What is expected :: Return the records exactly, keeping every line as it is.

[Dataset excerpts]
**src/rtl/ttt_move_gen.sv**
```systemverilog
// Tic-tac-toe computer move generator. It scans the board in three phases:
// complete its own line (WIN), block a player line (BLOCK), then take a preferred cell (PREF).
module ttt_move_gen (
    input  logic       clk,
    input  logic       rst,
    input  logic       req,
    input  logic [8:0] board_x,
    input  logic [8:0] board_o,
    input  logic       ack,
    output logic [3:0] comp_pos,
    output logic       move_valid,
    output logic       no_move,
    output logic       illegal,
    output logic       busy
);

    typedef enum logic [2:0] {
        S_IDLE  = 3'd0,
        S_WIN   = 3'd1,
        S_BLOCK = 3'd2,
        S_PREF  = 3'd3,
        S_DONE  = 3'd4
    } state_t;

    state_t     state_q, state_d;
    logic [3:0] idx_q, idx_d;
    logic [8:0] bx_q, bx_d;
    logic [8:0] bo_q, bo_d;
    logic [3:0] comp_pos_q, comp_pos_d;
    logic       no_move_q, no_move_d;
    logic       illegal_q, illegal_d;

    // Cell indices are 0-based (position - 1); packed as {c2, c1, c0}.
    function automatic logic [11:0] line_table(input logic [2:0] k);
        case (k)
            3'd0:    line_table = {4'd2, 4'd1, 4'd0};
            3'd1:    line_table = {4'd5, 4'd4, 4'd3};
            3'd2:    line_table = {4'd8, 4'd7, 4'd6};
            3'd3:    line_table = {4'd6, 4'd3, 4'd0};
            3'd4:    line_table = {4'd7, 4'd4, 4'd1};
            3'd5:    line_table = {4'd8, 4'd5, 4'd2};
            3'd6:    line_table = {4'd8, 4'd4, 4'd0};
            default: line_table = {4'd6, 4'd4, 4'd2};
        endcase
    endfunction

    // Preference order centre, corners, edges (positions 5,1,3,7,9,2,4,6,8).
    function automatic logic [3:0] pref_table(input logic [3:0] p);
        case (p)
            4'd0:    pref_table = 4'd4;
            4'd1:    pref_table = 4'd0;
            4'd2:    pref_table = 4'd2;
            4'd3:    pref_table = 4'd6;
            4'd4:    pref_table = 4'd8;
            4'd5:    pref_table = 4'd1;
            4'd6:    pref_table = 4'd3;
            4'd7:    pref_table = 4'd5;
            default: pref_table = 4'd7;
        endcase
    endfunction

    logic [8:0] own;
    logic [8:0] occ;
    logic [3:0] c0, c1, c2;
    logic [3:0] pref_cell;
    logic       hit;
    logic [3:0] hit_cell;

    always_comb begin
        own       = (state_q == S_WIN) ? bo_q : bx_q;
        occ       = bx_q | bo_q;
        {c2, c1, c0} = line_table(idx_q[2:0]);
        pref_cell = pref_table(idx_q);
        hit       = 1'b0;
        hit_cell  = 4'd0;
        if (own[c0] && own[c1] && !occ[c2]) begin
            hit      = 1'b1;
            hit_cell = c2;
        end else if (own[c0] && own[c2] && !occ[c1]) begin
            hit      = 1'b1;
            hit_cell = c1;
        end else if (own[c1] && own[c2] && !occ[c0]) begin
            hit      = 1'b1;
            hit_cell = c0;
        end
    end

    always_comb begin
        state_d    = state_q;
        idx_d      = idx_q;
        bx_d       = bx_q;
        bo_d       = bo_q;
        comp_pos_d = comp_pos_q;
        no_move_d  = 1'b0;
        illegal_d  = 1'b0;
        case (state_q)
            S_IDLE: begin
                comp_pos_d = 4'd0;
                if (req) begin
                    bx_d    = board_x;
                    bo_d    = board_o;
                    idx_d   = 4'd0;
                    state_d = S_WIN;
                end
            end
            S_WIN, S_BLOCK: begin
                // Overlap is only possible on the first WIN cycle after a latch.
                if (state_q == S_WIN && (bx_q & bo_q) != 9'd0) begin
                    illegal_d = 1'b1;
                    idx_d     = 4'd0;
                    state_d   = S_IDLE;
                end else if (hit) begin
                    comp_pos_d = hit_cell + 4'd1;
                    state_d    = S_DONE;
                end else if (idx_q == 4'd7) begin
                    idx_d   = 4'd0;
                    state_d = (state_q == S_WIN) ? S_BLOCK : S_PREF;
                end else begin
                    idx_d = idx_q + 4'd1;
                end
            end
            S_PREF: begin
                // Index 9 is the extra cycle that reports a full board.
                if (idx_q == 4'd9) begin
                    no_move_d = 1'b1;
                    idx_d     = 4'd0;
                    state_d   = S_IDLE;
                end else if (!occ[pref_cell]) begin
                    comp_pos_d = pref_cell + 4'd1;
                    state_d    = S_DONE;
                end else begin
                    idx_d = idx_q + 4'd1;
                end
            end
            S_DONE: begin
                if (ack) begin
                    comp_pos_d = 4'd0;
                    idx_d      = 4'd0;
                    state_d    = S_IDLE;
                end
            end
            default: begin
                comp_pos_d = 4'd0;
                idx_d      = 4'd0;
                state_d    = S_IDLE;
            end
        endcase
    end

    always_ff @(posedge clk) begin
        if (rst) begin
            state_q    <= S_IDLE;
            idx_q      <= 4'd0;
            bx_q       <= 9'd0;
            bo_q       <= 9'd0;
            comp_pos_q <= 4'd0;
            no_move_q  <= 1'b0;
            illegal_q  <= 1'b0;
        end else begin
            state_q    <= state_d;
            idx_q      <= idx_d;
            bx_q       <= bx_d;
            bo_q       <= bo_d;
            comp_pos_q <= comp_pos_d;
            no_move_q  <= no_move_d;
            illegal_q  <= illegal_d;
        end
    end

    assign comp_pos   = comp_pos_q;
    assign move_valid = (state_q == S_DONE);
    assign no_move    = no_move_q;
    assign illegal    = illegal_q;
    assign busy       = (state_q != S_IDLE);

endmodule
```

Response to the task ::
**src/rtl/ttt_move_gen.sv**
```systemverilog
// Tic-tac-toe computer move generator. It scans the board in three phases:
// complete its own line (WIN), block a player line (BLOCK), then take a preferred cell (PREF).
module ttt_move_gen (
    input  logic       clk,
    input  logic       rst,
    input  logic       req,
    input  logic [8:0] board_x,
    input  logic [8:0] board_o,
    input  logic       ack,
    output logic [3:0] comp_pos,
    output logic       move_valid,
    output logic       no_move,
    output logic       illegal,
    output logic       busy
);

    typedef enum logic [2:0] {
        S_IDLE  = 3'd0,
        S_WIN   = 3'd1,
        S_BLOCK = 3'd2,
        S_PREF  = 3'd3,
        S_DONE  = 3'd4
    } state_t;

    state_t     state_q, state_d;
    logic [3:0] idx_q, idx_d;
    logic [8:0] bx_q, bx_d;
    logic [8:0] bo_q, bo_d;
    logic [3:0] comp_pos_q, comp_pos_d;
    logic       no_move_q, no_move_d;
    logic       illegal_q, illegal_d;

    // Cell indices are 0-based (position - 1); packed as {c2, c1, c0}.
    function automatic logic [11:0] line_table(input logic [2:0] k);
        case (k)
            3'd0:    line_table = {4'd2, 4'd1, 4'd0};
            3'd1:    line_table = {4'd5, 4'd4, 4'd3};
            3'd2:    line_table = {4'd8, 4'd7, 4'd6};
            3'd3:    line_table = {4'd6, 4'd3, 4'd0};
            3'd4:    line_table = {4'd7, 4'd4, 4'd1};
            3'd5:    line_table = {4'd8, 4'd5, 4'd2};
            3'd6:    line_table = {4'd8, 4'd4, 4'd0};
            default: line_table = {4'd6, 4'd4, 4'd2};
        endcase
    endfunction

    // Preference order centre, corners, edges (positions 5,1,3,7,9,2,4,6,8).
    function automatic logic [3:0] pref_table(input logic [3:0] p);
        case (p)
            4'd0:    pref_table = 4'd4;
            4'd1:    pref_table = 4'd0;
            4'd2:    pref_table = 4'd2;
            4'd3:    pref_table = 4'd6;
            4'd4:    pref_table = 4'd8;
            4'd5:    pref_table = 4'd1;
            4'd6:    pref_table = 4'd3;
            4'd7:    pref_table = 4'd5;
            default: pref_table = 4'd7;
        endcase
    endfunction

    logic [8:0] own;
    logic [8:0] occ;
    logic [3:0] c0, c1, c2;
    logic [3:0] pref_cell;
    logic       hit;
    logic [3:0] hit_cell;

    always_comb begin
        own       = (state_q == S_WIN) ? bo_q : bx_q;
        occ       = bx_q | bo_q;
        {c2, c1, c0} = line_table(idx_q[2:0]);
        pref_cell = pref_table(idx_q);
        hit       = 1'b0;
        hit_cell  = 4'd0;
        if (own[c0] && own[c1] && !occ[c2]) begin
            hit      = 1'b1;
            hit_cell = c2;
        end else if (own[c0] && own[c2] && !occ[c1]) begin
            hit      = 1'b1;
            hit_cell = c1;
        end else if (own[c1] && own[c2] && !occ[c0]) begin
            hit      = 1'b1;
            hit_cell = c0;
        end
    end

    always_comb begin
        state_d    = state_q;
        idx_d      = idx_q;
        bx_d       = bx_q;
        bo_d       = bo_q;
        comp_pos_d = comp_pos_q;
        no_move_d  = 1'b0;
        illegal_d  = 1'b0;
        case (state_q)
            S_IDLE: begin
                comp_pos_d = 4'd0;
                if (req) begin
                    bx_d    = board_x;
                    bo_d    = board_o;
                    idx_d   = 4'd0;
                    state_d = S_WIN;
                end
            end
            S_WIN, S_BLOCK: begin
                // Overlap is only possible on the first WIN cycle after a latch.
                if (state_q == S_WIN && (bx_q & bo_q) != 9'd0) begin
                    illegal_d = 1'b1;
                    idx_d     = 4'd0;
                    state_d   = S_IDLE;
                end else if (hit) begin
                    comp_pos_d = hit_cell + 4'd1;
                    state_d    = S_DONE;
                end else if (idx_q == 4'd7) begin
                    idx_d   = 4'd0;
                    state_d = (state_q == S_WIN) ? S_BLOCK : S_PREF;
                end else begin
                    idx_d = idx_q + 4'd1;
                end
            end
            S_PREF: begin
                // Index 9 is the extra cycle that reports a full board.
                if (idx_q == 4'd9) begin
                    no_move_d = 1'b1;
                    idx_d     = 4'd0;
                    state_d   = S_IDLE;
                end else if (!occ[pref_cell]) begin
                    comp_pos_d = pref_cell + 4'd1;
                    state_d    = S_DONE;
                end else begin
                    idx_d = idx_q + 4'd1;
                end
            end
            S_DONE: begin
                if (ack) begin
                    comp_pos_d = 4'd0;
                    idx_d      = 4'd0;
                    state_d    = S_IDLE;
                end
            end
            default: begin
                comp_pos_d = 4'd0;
                idx_d      = 4'd0;
                state_d    = S_IDLE;
            end
        endcase
    end

    always_ff @(posedge clk) begin
        if (rst) begin
            state_q    <= S_IDLE;
            idx_q      <= 4'd0;
            bx_q       <= 9'd0;
            bo_q       <= 9'd0;
            comp_pos_q <= 4'd0;
            no_move_q  <= 1'b0;
            illegal_q  <= 1'b0;
        end else begin
            state_q    <= state_d;
            idx_q      <= idx_d;
            bx_q       <= bx_d;
            bo_q       <= bo_d;
            comp_pos_q <= comp_pos_d;
            no_move_q  <= no_move_d;
            illegal_q  <= illegal_d;
        end
    end

    assign comp_pos   = comp_pos_q;
    assign move_valid = (state_q == S_DONE);
    assign no_move    = no_move_q;
    assign illegal    = illegal_q;
    assign busy       = (state_q != S_IDLE);

endmodule
```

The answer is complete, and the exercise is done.